From the point of view of data quality management, it is quite important not to make the mistake
of confusing the readings of dysfunctional sensors with inadequate levels of data quality, even when
a dysfunctional sensor can produce data without having adequate levels of quality (i.e., not fitting
Sensors 2018, 18, 3105 10 of 24

the purpose of the use of data): the reason for making this distinction is that fixing errors due to
dysfunctional sensors requires first fixing the sensors; on the other hand, if one can assure that the root
cause is not grounded on a dysfunctional sensor, but on the data itself, then, to fix data quality errors,
then data quality management techniques should be used since it should not be ignored what data
means. The description of the data quality characteristics can be found in the following paragraphs:

• Accuracy. It is the degree to which data has attributes that correctly represent the true value of the
intended attribute of a concept or event in a specific context of use. In SCP environments, a low
degree of accuracy could be derived from devices that provide values that could differ from the
value on the real world. For example, a low degree of accuracy can be when a humidity sensor
reads a value of 30% and the real value is 50%. Low levels of accuracy could be directly related to
sensor errors such as constant or offset, outlier errors and noise errors. Also, accuracy could be
indirectly affected by continuous varying or drifting and trimming error (see Table 4).
• Completeness. It is the degree to which subject data associated with an entity has values for all
expected attributes and related entity instances in a specific context of use. In SCP environments,
a low degree of completeness could be derived from devices that are reading and sending no
values. For example, a low degree of completeness can happen when the records of sensor data
have missing values. Low levels of completeness could be related directly to sensor errors such as
crash or jammed errors and indirectly, trimming and noise errors (see Table 4).
• Consistency. It represents the degree to which data has attributes that are free from contradiction
and are coherent with other data in a specific context of use. It can be either or both among data
regarding one entity and across similar data for comparable entities. In SCP environments, a low
degree of consistency could happen when two sensors produce contradictory data. For example,
for proximity sensors that provide the relative distance to the sensor position, a consistency
problem for a single sensor could be a negative distance value, while a consistency problem
between two sensors in the same position could be two different values. Thus, low levels of
consistency could be related with continuous varying/drifting error and indirectly with constant
or offset errors, trimming and noise error (see Table 4).
• Credibility. It is defined as the degree to which data has attributes that are regarded as true and
believable by users in a specific context of use. In SCP environments, a low degree of credibility
could be derived from a single sensor placed in someplace and the data cannot be validated by
another entity or even sensor. For example, a credibility issue could happen when a sensor whose
data is compared with another sensor placed near does not match.

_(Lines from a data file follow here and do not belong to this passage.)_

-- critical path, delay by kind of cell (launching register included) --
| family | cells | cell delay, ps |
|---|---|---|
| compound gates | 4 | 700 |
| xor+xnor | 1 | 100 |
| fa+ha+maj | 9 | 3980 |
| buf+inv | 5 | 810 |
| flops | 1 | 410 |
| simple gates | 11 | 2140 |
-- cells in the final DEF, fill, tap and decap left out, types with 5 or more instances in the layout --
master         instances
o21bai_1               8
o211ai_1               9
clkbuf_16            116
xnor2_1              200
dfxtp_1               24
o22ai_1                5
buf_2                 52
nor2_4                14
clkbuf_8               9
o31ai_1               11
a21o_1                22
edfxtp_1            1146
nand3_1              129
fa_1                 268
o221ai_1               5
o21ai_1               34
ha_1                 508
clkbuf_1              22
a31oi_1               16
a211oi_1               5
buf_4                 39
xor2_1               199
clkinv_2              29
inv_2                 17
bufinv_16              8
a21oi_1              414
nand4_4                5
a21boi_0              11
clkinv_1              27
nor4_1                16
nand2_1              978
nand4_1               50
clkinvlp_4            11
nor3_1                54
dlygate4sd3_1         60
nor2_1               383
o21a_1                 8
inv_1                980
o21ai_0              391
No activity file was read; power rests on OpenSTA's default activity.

Low levels of credibility could
be related directly to sensor errors such as outlier errors and indirectly with constant or offset
error, continuous varying/drifting error and noise error (see Table 4).
• Currentness. It is the degree to which data has attributes that are of the right age in a specific
context of use. In SCP environments, a low degree of currentness could be derived from a sensor
that can be indicating past values as current value (see Table 4). For example, if an irrigation
sensor produces a value that indicates that the field must be irrigated, it has been irrigated and the
data is not updated. The data indicates whether it is necessary irrigation, or it is already irrigated,
so this would be data without sufficient currentness.

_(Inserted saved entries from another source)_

### config.mk
export PLATFORM = sky130hd
export DESIGN_NAME = whitespace_tolerant_token_compare
export DESIGN_NICKNAME = d
export VERILOG_FILES = /design/src/rtl/core/wttc_pkg.sv /design/src/rtl/core/whitespace_tolerant_token_compare.sv /design/src/rtl/core/wttc_front.sv /design/src/rtl/core/wttc_cmd_fifo.sv /design/src/rtl/core/wttc_back.sv
export SDC_FILE = /design/constraint.sdc
export NUM_CORES = 1
export LEC_CHECK = 0
export ABC_AREA = 1
export BUFFER_PORTS_ARGS = -buffer_cell sky130_fd_sc_hd__buf_2
export CAP_MARGIN = 40
export CORE_MARGIN = 5
export CORE_UTILIZATION = 34
export CTS_BUF_LIST = sky130_fd_sc_hd__clkbuf_8 sky130_fd_sc_hd__clkbuf_16
export DETAILED_ROUTE_END_ITERATION = 12
export SLEW_MARGIN = 20
export SYNTH_ARGS = -nofsm -noshare
export SYNTH_HDL_FRONTEND = slang
export SYNTH_SLANG_ARGS = --single-unit
### constraint.sdc
create_clock -name clk -period 3 [get_ports clk]
set_clock_uncertainty 0.15 [all_clocks]
set_input_delay 0.3 -clock clk [delete_from_list [all_inputs] [get_ports clk]]
set_output_delay 0.3 -clock clk [all_outputs]
set_load 0.03 [all_outputs]
### src/rtl/core/wttc_pkg.sv
`default_nettype none

package wttc_pkg;

  // Input item kinds, carried on s_tuser.
  typedef enum logic [1:0] {
    OP_EXP_BYTE = 2'd0,
    OP_ACT_BYTE = 2'd1,
    OP_EXP_END  = 2'd2,
    OP_ACT_END  = 2'd3
  } op_t;

  // Class of the whitespace run that precedes a token byte.
  typedef enum logic [1:0] {
    SEP_NONE  = 2'd0,
    SEP_SPACE = 2'd1,
    SEP_LINE  = 2'd2
  } sep_t;

  typedef enum logic {
    CMD_BYTE    = 1'b0,
    CMD_VERDICT = 1'b1
  } cmd_kind_t;

  // A queued token byte: the separator class sits above the byte.
  typedef struct packed {
    sep_t       sep;
    logic [7:0] data;
  } entry_t;

  // Work handed from the classifier to the comparison engine.
  typedef struct packed {
    cmd_kind_t kind;
    logic      side;   // 0 expected, 1 actual
    entry_t    entry;
  } cmd_t;

  localparam logic [7:0] CH_TAB   = 8'h09;
  localparam logic [7:0] CH_LF    = 8'h0A;
  localparam logic [7:0] CH_VT    = 8'h0B;
  localparam logic [7:0] CH_FF    = 8'h0C;
  localparam logic [7:0] CH_CR    = 8'h0D;
  localparam logic [7:0] CH_SPACE = 8'h20;

  function automatic logic is_line_byte(input logic [7:0] b);
    return (b == CH_LF) || (b == CH_CR);
  endfunction

  function automatic logic is_white_byte(input logic [7:0] b);
    return (b == CH_SPACE) || (b == CH_TAB) || (b == CH_VT) || (b == CH_FF) ||
           is_line_byte(b);
  endfunction

endpackage

`default_nettype wire

### src/rtl/core/whitespace_tolerant_token_compare.sv
// Whitespace-tolerant token comparator.
// Input channel (s_*): one transfer per byte or end marker. s_tuser says what the
// transfer is (expected byte, actual byte, end of expected, end of actual) and
// s_tdata carries the byte. The two streams may be interleaved in any order.
// Output channel (m_*): one transfer per comparison, issued once both end markers
// have arrived; it reports whether the token sequences (with their separator
// classes) agree and whether a token queue overflowed.
// Throughput is one input transfer per cycle while the command queue has room,
// set by the classifier and the token queue, which does one push or one pop per
// byte. A verdict request is registered in the command queue, which hands it on,
// and the comparison engine registers the verdict and raises m_tvalid.
// A stalled result stays in the output register; byte transfers keep flowing
// past it, and only a second verdict waits, so s_tready falls once the two-entry
// command queue behind it is full.
// Reset (rst, synchronous) empties both queues and clears all stream state; no
// clearing pass is needed, so the block accepts data the cycle after reset.
`default_nettype none

module whitespace_tolerant_token_compare #(
  parameter int QUEUE_DEPTH = 64
) (
  input  wire logic       clk,
  input  wire logic       rst,
  input  wire logic       s_tvalid,
  output logic            s_tready,
  input  wire logic [7:0] s_tdata,   // [7:0] data_byte
  input  wire logic [1:0] s_tuser,   // [1:0] op
  output logic            m_tvalid,
  input  wire logic       m_tready,
  output logic [7:0]      m_tdata    // [0] match, [1] overflow, [7:2] zero
);

  // Front end: drops leading whitespace, folds whitespace runs into a class
  // and turns end markers into a verdict request.
  logic           front_push;
  wttc_pkg::cmd_t front_cmd;
  logic           fifo_full;
  logic           cmd_valid;
  logic           cmd_ready;
  wttc_pkg::cmd_t cmd;

  wttc_front u_front (
    .clk      (clk),
    .rst      (rst),
    .in_valid (s_tvalid),
    .in_ready (s_tready),
    .in_op    (s_tuser),
    .in_byte  (s_tdata),
    .cmd_full (fifo_full),
    .cmd_push (front_push),
    .cmd      (front_cmd)
  );

  // Short decoupling queue so that a stalled verdict does not stop the front.
  wttc_cmd_fifo u_cmd_fifo (
    .clk       (clk),
    .rst       (rst),
    .push      (front_push),
    .push_cmd  (front_cmd),
    .full      (fifo_full),
    .pop_valid (cmd_valid),
    .pop_ready (cmd_ready),
    .pop_cmd   (cmd)
  );

  // Back end: token queue, pairwise comparison and the result register.
  wttc_back #(
    .QUEUE_DEPTH (QUEUE_DEPTH)
  ) u_back (
    .clk       (clk),
    .rst       (rst),
    .cmd_valid (cmd_valid),
    .cmd_ready (cmd_ready),
    .cmd       (cmd),
    .m_tvalid  (m_tvalid),
    .m_tready  (m_tready),
    .m_tdata   (m_tdata)
  );

  // An overflow always forces a mismatch.
  a_ovf_no_match: assert property (@(posedge clk) disable iff (rst)
    m_tvalid |-> !(m_tdata[0] && m_tdata[1]))
    else $error("match reported together with overflow");

  // A fresh result only follows a verdict request taken by the back end.
  a_result_from_verdict: assert property (@(posedge clk) disable iff (rst)
    $rose(m_tvalid) |-> $past(cmd_valid && cmd_ready && cmd.kind == wttc_pkg::CMD_VERDICT))
    else $error("result without a verdict request");

  // Nothing is presented on the output right after reset.
  a_reset_idle: assert property (@(posedge clk)
    !rst && $past(rst) |-> !m_tvalid)
    else $error("output valid straight after reset");

endmodule

`default_nettype wire

### src/rtl/core/wttc_front.sv
`default_nettype none

module wttc_front (
  input  wire logic            clk,
  input  wire logic            rst,
  input  wire logic            in_valid,
  output logic                 in_ready,
  input  wire logic [1:0]      in_op,
  input  wire logic [7:0]      in_byte,
  input  wire logic            cmd_full,
  output logic                 cmd_push,
  output wttc_pkg::cmd_t       cmd
);

  logic           started [2];
  logic           started_next [2];
  wttc_pkg::sep_t pend [2];
  wttc_pkg::sep_t pend_next [2];
  logic           ended [2];
  logic           ended_next [2];
  logic           side;
  logic           white;
  logic           line;
  logic           accept;
  wttc_pkg::op_t  op;

  assign in_ready = !cmd_full;
  assign accept   = in_valid && in_ready;

  always_comb begin
    op    = wttc_pkg::op_t'(in_op);
    side  = in_op[0];
    white = wttc_pkg::is_white_byte(in_byte);
    line  = wttc_pkg::is_line_byte(in_byte);
    cmd_push         = 1'b0;
    cmd.kind         = wttc_pkg::CMD_BYTE;
    cmd.side         = side;
    cmd.entry.sep    = pend[side];
    cmd.entry.data   = in_byte;
    started_next     = started;
    pend_next        = pend;
    ended_next       = ended;
    if (accept) begin
      unique case (op)
        wttc_pkg::OP_EXP_BYTE, wttc_pkg::OP_ACT_BYTE: begin
          if (!ended[side]) begin
            if (white) begin
              // Whitespace before the first token is dropped; a line break wins.
              if (started[side] && (pend[side] == wttc_pkg::SEP_NONE || line)) begin
                pend_next[side] = line ? wttc_pkg::SEP_LINE : wttc_pkg::SEP_SPACE;
              end
            end else begin
              cmd_push          = 1'b1;
              pend_next[side]   = wttc_pkg::SEP_NONE;
              started_next[side] = 1'b1;
            end
          end
        end
        wttc_pkg::OP_EXP_END, wttc_pkg::OP_ACT_END: begin
          if (ended[!side]) begin
            // Both ends are in: ask for the verdict and start afresh.
            cmd_push     = 1'b1;
            cmd.kind     = wttc_pkg::CMD_VERDICT;
            started_next = '{1'b0, 1'b0};
            pend_next    = '{wttc_pkg::SEP_NONE, wttc_pkg::SEP_NONE};
            ended_next   = '{1'b0, 1'b0};
          end else begin
            ended_next[side] = 1'b1;
          end
        end
        default: begin
        end
      endcase
    end
  end

  always_ff @(posedge clk) begin
    if (rst) begin
      started <= '{1'b0, 1'b0};
      pend    <= '{wttc_pkg::SEP_NONE, wttc_pkg::SEP_NONE};
      ended   <= '{1'b0, 1'b0};
    end else begin
      started <= started_next;
      pend    <= pend_next;
      ended   <= ended_next;
    end
  end

endmodule

`default_nettype wire

### src/rtl/core/wttc_cmd_fifo.sv
`default_nettype none

module wttc_cmd_fifo (
  input  wire logic            clk,
  input  wire logic            rst,
  input  wire logic            push,
  input  wire wttc_pkg::cmd_t  push_cmd,
  output logic                 full,
  output logic                 pop_valid,
  input  wire logic            pop_ready,
  output wttc_pkg::cmd_t       pop_cmd
);

  wttc_pkg::cmd_t slot [2];
  logic           wp;
  logic           rp;
  logic [1:0]     level;
  logic           pop;

  assign full      = (level == 2'd2);
  assign pop_valid = (level != 2'd0);
  assign pop_cmd   = slot[rp];
  assign pop       = pop_valid && pop_ready;

  always_ff @(posedge clk) begin
    if (push) begin
      slot[wp] <= push_cmd;
    end
  end

  always_ff @(posedge clk) begin
    if (rst) begin
      wp    <= 1'b0;
      rp    <= 1'b0;
      level <= 2'd0;
    end else begin
      if (push) begin
        wp <= !wp;
      end
      if (pop) begin
        rp <= !rp;
      end
      unique case ({push, pop})
        2'b10:   level <= level + 2'd1;
        2'b01:   level <= level - 2'd1;
        default: level <= level;
      endcase
    end
  end

endmodule

`default_nettype wire

### src/rtl/core/wttc_back.sv
`default_nettype none

module wttc_back #(
  parameter int QUEUE_DEPTH = 64
) (
  input  wire logic            clk,
  input  wire logic            rst,
  input  wire logic            cmd_valid,
  output logic                 cmd_ready,
  input  wire wttc_pkg::cmd_t  cmd,
  output logic                 m_tvalid,
  input  wire logic            m_tready,
  output logic [7:0]           m_tdata
);

  localparam int AW = (QUEUE_DEPTH > 1) ? $clog2(QUEUE_DEPTH) : 1;
  localparam int CW = $clog2(QUEUE_DEPTH + 1);

  // Only the side that is ahead ever holds entries, so one queue serves both.
  wttc_pkg::entry_t mem [QUEUE_DEPTH];
  wttc_pkg::entry_t rd_q;
  logic [AW-1:0]    wr_ptr;
  logic [AW-1:0]    rd_ptr;
  logic [AW-1:0]    rd_addr;
  logic [CW-1:0]    count;
  logic             owner;
  logic             mismatch;
  logic             ovf;
  logic             res_match;
  logic             res_ovf;
  logic             take;
  logic             is_byte;
  logic             verdict;
  logic             same_side;
  logic             q_full;
  logic             wr_en;
  logic             pop;

  function automatic logic [AW-1:0] ptr_inc(input logic [AW-1:0] p);
    return (p == AW'(QUEUE_DEPTH - 1)) ? '0 : p + 1'b1;
  endfunction

  assign cmd_ready = (cmd.kind == wttc_pkg::CMD_BYTE) || !m_tvalid || m_tready;
  assign take      = cmd_valid && cmd_ready;
  assign is_byte   = take && (cmd.kind == wttc_pkg::CMD_BYTE);
  assign verdict   = take && (cmd.kind == wttc_pkg::CMD_VERDICT);
  assign same_side = (count == '0) || (owner == cmd.side);
  assign q_full    = (count == CW'(QUEUE_DEPTH));
  assign wr_en     = is_byte && same_side && !q_full;
  assign pop       = is_byte && !same_side;
  assign m_tdata   = {6'b0, res_ovf, res_match};

  always_comb begin
    priority if (verdict) begin
      rd_addr = '0;
    end else if (pop) begin
      rd_addr = ptr_inc(rd_ptr);
    end else begin
      rd_addr = rd_ptr;
    end
  end

  always_ff @(posedge clk) begin
    if (wr_en) begin
      mem[wr_ptr] <= cmd.entry;
    end
  end

  // rd_q always holds the head entry; a write to the head address is forwarded.
  always_ff @(posedge clk) begin
    if (wr_en && (wr_ptr == rd_addr)) begin
      rd_q <= cmd.entry;
    end else begin
      rd_q <= mem[rd_addr];
    end
  end

  always_ff @(posedge clk) begin
    if (rst) begin
      wr_ptr   <= '0;
      rd_ptr   <= '0;
      count    <= '0;
      owner    <= 1'b0;
      mismatch <= 1'b0;
      ovf      <= 1'b0;
      m_tvalid <= 1'b0;
    end else begin
      if (verdict) begin
        wr_ptr   <= '0;
        rd_ptr   <= '0;
        count    <= '0;
        owner    <= 1'b0;
        mismatch <= 1'b0;
        ovf      <= 1'b0;
        m_tvalid <= 1'b1;
      end else begin
        if (m_tready) begin
          m_tvalid <= 1'b0;
        end
        if (is_byte && same_side && q_full) begin
          ovf <= 1'b1;
        end
        if (wr_en) begin
          wr_ptr <= ptr_inc(wr_ptr);
          count  <= count + 1'b1;
          owner  <= cmd.side;
        end
        if (pop) begin
          rd_ptr <= rd_addr;
          count  <= count - 1'b1;
          if (rd_q != cmd.entry) begin
            mismatch <= 1'b1;
          end
        end
      end
    end
  end

  always_ff @(posedge clk) begin
    if (verdict) begin
      res_match <= !mismatch && !ovf && (count == '0);
      res_ovf   <= ovf;
    end
  end

endmodule

`default_nettype wire

==> qor.json, run 1 <==
{
  "maxCapViolations": 0,
  "synthToLayoutAreaGrowth_pct": 15.6,
  "crit_path_category": "flip-flop to flip-flop",
  "period_utilisation_layout_pct": 91.0,
  "p_total_mw": 29.5,
  "tritoncts_num_sinks": 708,
  "worst_r2r_path_depth": 17,
  "first_global_vias": 18951,
  "clk_transition_reported_paths_ps": 60,
  "async_reset_ff_share_pct": 0,
  "drt_first_pass_iters": 5,
  "ys_seq_elements": 708,
  "synth_top_flop_cell": "sky130_fd_sc_hd__edfxtp_1",
  "fp-row-count": 108,
  "antenna_found_initial": 0,
  "place.port_buffers": 17,
  "synth_compound_gate_area_share_pct": 1.78,
  "initial_utilization_pct": 34.1,
  "crit_chain": "buf_12 > buf_12 > nand2_1 > nand3_1 > nand3_1 > nand2_1 > nand2_1 > nand3_1 > nand3_1 > nand2_1 > nand2_1 > nand2_1 > nand2_1 > nor2_1 > nand3_1 > nand2_1 > a21oi_1",
  "number_of_flops_mapped_to_enable_cells_by_yosys": 666,
  "critical-path-max-stage-delay_ps": 480,
  "yosys.area_share.adder_pct": 0.169,
  "rrSetupSlack_ps": 270,
  "cts_buffers": 74,
  "core_mm2": 0.0865,
  "postSynthAreaPerCell_um2": 11.2,
  "setup.worst_path.start_class": "flip-flop",
  "p_leak_nw": 12.4,
  "highest_delay_cell_along_the_critical_path": "sky130_fd_sc_hd__dfxtp_4",
  "detail_route.wl_per_cell_um": 18.9,
  "yosys.area_share.simple_pct": 23.4,
  "post_synth_inst_count": 2639,
  "final_cells": 3963,
  "cts-resized-gates": 0,
  "critical_path.most_common_cell": "sky130_fd_sc_hd__nand2_1",
  "grt.overflow.total": 0,
  "setup.worst_path.end": "u_back.mismatch",
  "arrival_ps": 3070,
  "detailed_place.area_mm2": 0.0317,
  "slew_headroom_pct": 38.1,
  "hpwl_mm": 45.2,
  "worst_r2r_endpoint": "u_back.mismatch",
  "num_antenna_cells": 0,
  "tightestPinTransition_ps": 918,
  "synthXorXnorAreaFrac_pct": 0.301,
  "post-route-drc-count": 0,
  "grt_first_pass_wirelength_mm": 114,
  "num-nets-final": 2771,
  "yosys.cell_types.count": 48,
  "synth-seq-area-share_pct": 70.6,
  "worst-endpoint-required_ps": 3340,
  "post_synth_instance_area_mm2": 0.0295,
  "top_level_ports": 24,
  "finalMaxSlewViolations": 0,
  "cp_max_fo": 49,
  "worst_ir_drop_vdd_mv": 0.701,
  "rsz0062_at_grt": "false",
  "timing.final.hold_violations": 0,
  "ys_warn_count": 0,
  "post_synthesis_mux_area_share_pct": 0,
  "combinational_family_with_the_most_area_after_synthesis": "simple AND/OR/NAND/NOR gates",
  "cts_setup_buffers": 0,
  "synth_largest_type_area_fraction_pct": 67.7,
  "cts_root_buffer": "sky130_fd_sc_hd__clkbuf_16",
  "finish.instance_area_mm2": 0.0341,
  "timing.final.setup_violations": 0,
  "finalCriticalPeriod_ps": 2730,
  "status": "complete, no violations",
  "antenna_violating_nets_left": 0,
  "synthTopCellsByArea": "sky130_fd_sc_hd__edfxtp_1 (68%), sky130_fd_sc_hd__nand2_1 (11%), sky130_fd_sc_hd__nand3_1 (9.5%)",
  "hp-class": "primary input to flip-flop",
  "worstSetupEndpointType": "flip-flop",
  "tns_ps": 0,
  "synth_top_cell_by_area": "sky130_fd_sc_hd__edfxtp_1",
  "vias_per_cell": 4.96,
  "die_y_um": 305,
  "worst_skew_pair.late_latency_ps": 630,
  "clock_tree_from_tritoncts": "done",
  "h_tree_levels": 3,
  "via_count": 19651,
  "fmaxAchievable_ghz": 0.366,
  "detail_route.iter0.violations": 1836,
  "floorplan_die_area_mm2": 0.0928,
  "gp_routability_congestion": 0.859,
  "layout-drive-gt1-share_pct": 11.7,
  "cts-root-to-sink-buffers": 3,
  "cellPowerDensity_mw_per_mm2": 864,
  "finalWirelength_mm": 75.0,
  "grtUsageTotal_pct": 15.7,
  "placed_cells": 3819,
  "grt_start_max_net_pins": 91,
  "dieWidth_um": 305
}
[flip-flops by register name, summed over array words and instances, names as in the netlist, 2 cells and up, named ones only]
| signal | cells |
|---|---|
| u_cmd_fifo.level | 2 |
| u_front.started | 2 |
| u_back.rd_ptr | 6 |
| u_cmd_fifo.slot | 24 |
| u_back.count | 7 |
| u_front.pend | 4 |
| u_back.wr_ptr | 6 |
| u_front.ended | 2 |
| u_back.mem | 640 |
[cell usage in the layout, fill, tap and decap left out, types with 3 or more instances in the layout]
cell	netlist	final
sky130_fd_sc_hd__nand3_1	558	558
sky130_fd_sc_hd__nor2_1	116	116
sky130_fd_sc_hd__buf_4	35	131
sky130_fd_sc_hd__xor2_1	5	5
sky130_fd_sc_hd__o21ai_0	40	40
sky130_fd_sc_hd__clkinv_1	3	24
sky130_fd_sc_hd__clkbuf_16	0	75
sky130_fd_sc_hd__a31oi_1	3	3
sky130_fd_sc_hd__dfxtp_4	0	3
sky130_fd_sc_hd__buf_12	0	23
sky130_fd_sc_hd__inv_6	1	5
sky130_fd_sc_hd__buf_2	64	17
sky130_fd_sc_hd__conb_1	1	6
sky130_fd_sc_hd__o211ai_2	3	3
sky130_fd_sc_hd__a21oi_1	25	25
sky130_fd_sc_hd__dlygate4sd3_1	0	13
sky130_fd_sc_hd__o211ai_1	6	6
sky130_fd_sc_hd__ha_1	4	4
sky130_fd_sc_hd__nand3_2	3	3
sky130_fd_sc_hd__nor3_1	7	7
sky130_fd_sc_hd__nand2_2	5	5
sky130_fd_sc_hd__clkinv_8	0	3
sky130_fd_sc_hd__inv_2	7	17
sky130_fd_sc_hd__or2_2	10	10
sky130_fd_sc_hd__inv_1	58	59
sky130_fd_sc_hd__dfxtp_1	42	39
sky130_fd_sc_hd__clkinv_2	0	7
sky130_fd_sc_hd__edfxtp_1	666	666
sky130_fd_sc_hd__nand4_1	5	5
sky130_fd_sc_hd__bufinv_16	0	5
sky130_fd_sc_hd__nand2_1	890	890
sky130_fd_sc_hd__nand2_4	3	3
[per-layer routing]
layer / wire length [um] / part of all wire (%) / GRT usage [%]
met3: 4750 / 6.3 / 2.97
met1: 32800 / 44 / 21.6
met4: 2160 / 2.9 / 5.00
met2: 35300 / 47 / 25.5
met5: 0 / 0 / 0
[cell families after synthesis]
| family | count (synthesis) |
|---|---|
| adders and majority gates | 4 |
| buffers and inverters | 222 |
| xor gates and xnor gates | 8 |
| AOI/OAI and AO/OA | 88 |
| and+or+nand+nor | 1608 |
| DFF | 708 |
| other | 1 |
[per-stage QoR]
step / worst slack, ps / hold slack, ps / util, %
floorplan: 577 / 249 / -
global placement: 280 / 287 / 36.6
detailed placement: 264 / 293 / 36.7
CTS: 277 / 103 / 39.5
global route: 57.9 / 141 / 39.5
finish: 269 / 126 / 39.5
[critical path: cells and delay by family, from the launching register on]
family	cells	cell delay [ps]
buffers and inverters	2	520
AND/OR/NAND/NOR	14	1320
flip-flops	1	480
AO/OA/AOI/OAI	1	50
[final cells by class]
type | count | area, um^2
clock buffers | 77 | 1900
clock inverters | 54 | 413
fillers | 8227 | 52300
inverters | 71 | 282
multi-input cells | 1714 | 7590
flip-flops and latches | 708 | 20900
well taps | 1155 | 1450
repair buffers | 184 | 1660
[report_power, final]
part / switching (mW) / internal (mW) / leakage (nW)
logic: 6.05 / 2.32 / 4.91
clock network: 3.76 / 5.03 / 1.17
registers: 0.189 / 12.2 / 6.32
total: 9.99 / 19.5 / 12.4
[worst min path at each step]
stage / start / end / slack, ps / cells past startpoint
floorplan: s_tdata[0] / u_cmd_fifo.slot[0][0] / 250 / 0
global placement: u_cmd_fifo.rp / u_cmd_fifo.rp / 290 / 1
detailed placement: u_cmd_fifo.rp / u_cmd_fifo.rp / 290 / 1
CTS: m_tready / u_cmd_fifo.rp / 100 / 4
global route: m_tready / u_cmd_fifo.rp / 140 / 4
finish: m_tready / flip-flop / 130 / 4
[cell usage after synthesis (2+ instances only)]
cell,instances
sky130_fd_sc_hd__a31oi_1,3
sky130_fd_sc_hd__o211ai_2,3
sky130_fd_sc_hd__or2_2,10
sky130_fd_sc_hd__a211oi_1,2
sky130_fd_sc_hd__nand4_1,5
sky130_fd_sc_hd__xor2_1,5
sky130_fd_sc_hd__buf_4,35
sky130_fd_sc_hd__nand3_1,558
sky130_fd_sc_hd__nor2_4,2
sky130_fd_sc_hd__buf_6,8
sky130_fd_sc_hd__clkinv_1,3
sky130_fd_sc_hd__nand3_2,3
sky130_fd_sc_hd__o21a_1,2
sky130_fd_sc_hd__clkbuf_1,31
sky130_fd_sc_hd__ha_1,4
sky130_fd_sc_hd__inv_1,58
sky130_fd_sc_hd__inv_4,2
sky130_fd_sc_hd__xnor2_1,2
sky130_fd_sc_hd__o21ai_2,2
sky130_fd_sc_hd__inv_2,7
sky130_fd_sc_hd__edfxtp_1,666
sky130_fd_sc_hd__nand2_1,890
sky130_fd_sc_hd__buf_2,64
sky130_fd_sc_hd__buf_1,13
sky130_fd_sc_hd__nor2_1,116
sky130_fd_sc_hd__dfxtp_1,42
sky130_fd_sc_hd__o21ai_0,40
sky130_fd_sc_hd__nand2_2,5
sky130_fd_sc_hd__a21oi_1,25
sky130_fd_sc_hd__o211ai_1,6
sky130_fd_sc_hd__nand2_4,3
sky130_fd_sc_hd__nor2_2,2
sky130_fd_sc_hd__nor3_1,7
[repair_timing]
action / 4_1_cts / 5_1_grt
endpoints found under the setup margin: 0 / 0
hold endpoints to repair: 27 / 0
hold buffers: 13 / 0
Power figures use the tool's default switching activity.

• Accessibility. It is the degree to which data can be accessed in a specific context of use, particularly
by people who need supporting technology or special configuration because of some disability. In
SCP environments, a low degree of accessibility could be derived due to the necessary user is not
allowed in the precise moment. For example, data produced by a specific sensor is unreachable
due to network issues.
• Compliance. It refers to the degree to which data has attributes that adhere to standards,
conventions or regulations in force and similar rules relating to data quality in a specific context
of use. In SCP environments, a low degree of compliance could be derived from data sensor that
is not being using the standards formats established on the organization. For example, if the
Sensors 2018, 18, 3105 11 of 24

organization establishes that for distance sensors the unit for values is meters, and if some sensors
produce values expressed in meters and other in miles these data have low compliance levels.
• Confidentiality. It is the degree to which data has attributes that ensure that it is only accessible
and interpretable by authorized users in a specific context of use. In SCP environments, a low
degree of confidentiality could be derived from an inefficient security management of sensor
data. For example, a confidentiality leak might happen when data produced by a sensor placed in
a nuclear power plant can be freely accessed from external networks even when this data was
marked as sensible and, therefore, confidential in order to prevent possible terrorist acts.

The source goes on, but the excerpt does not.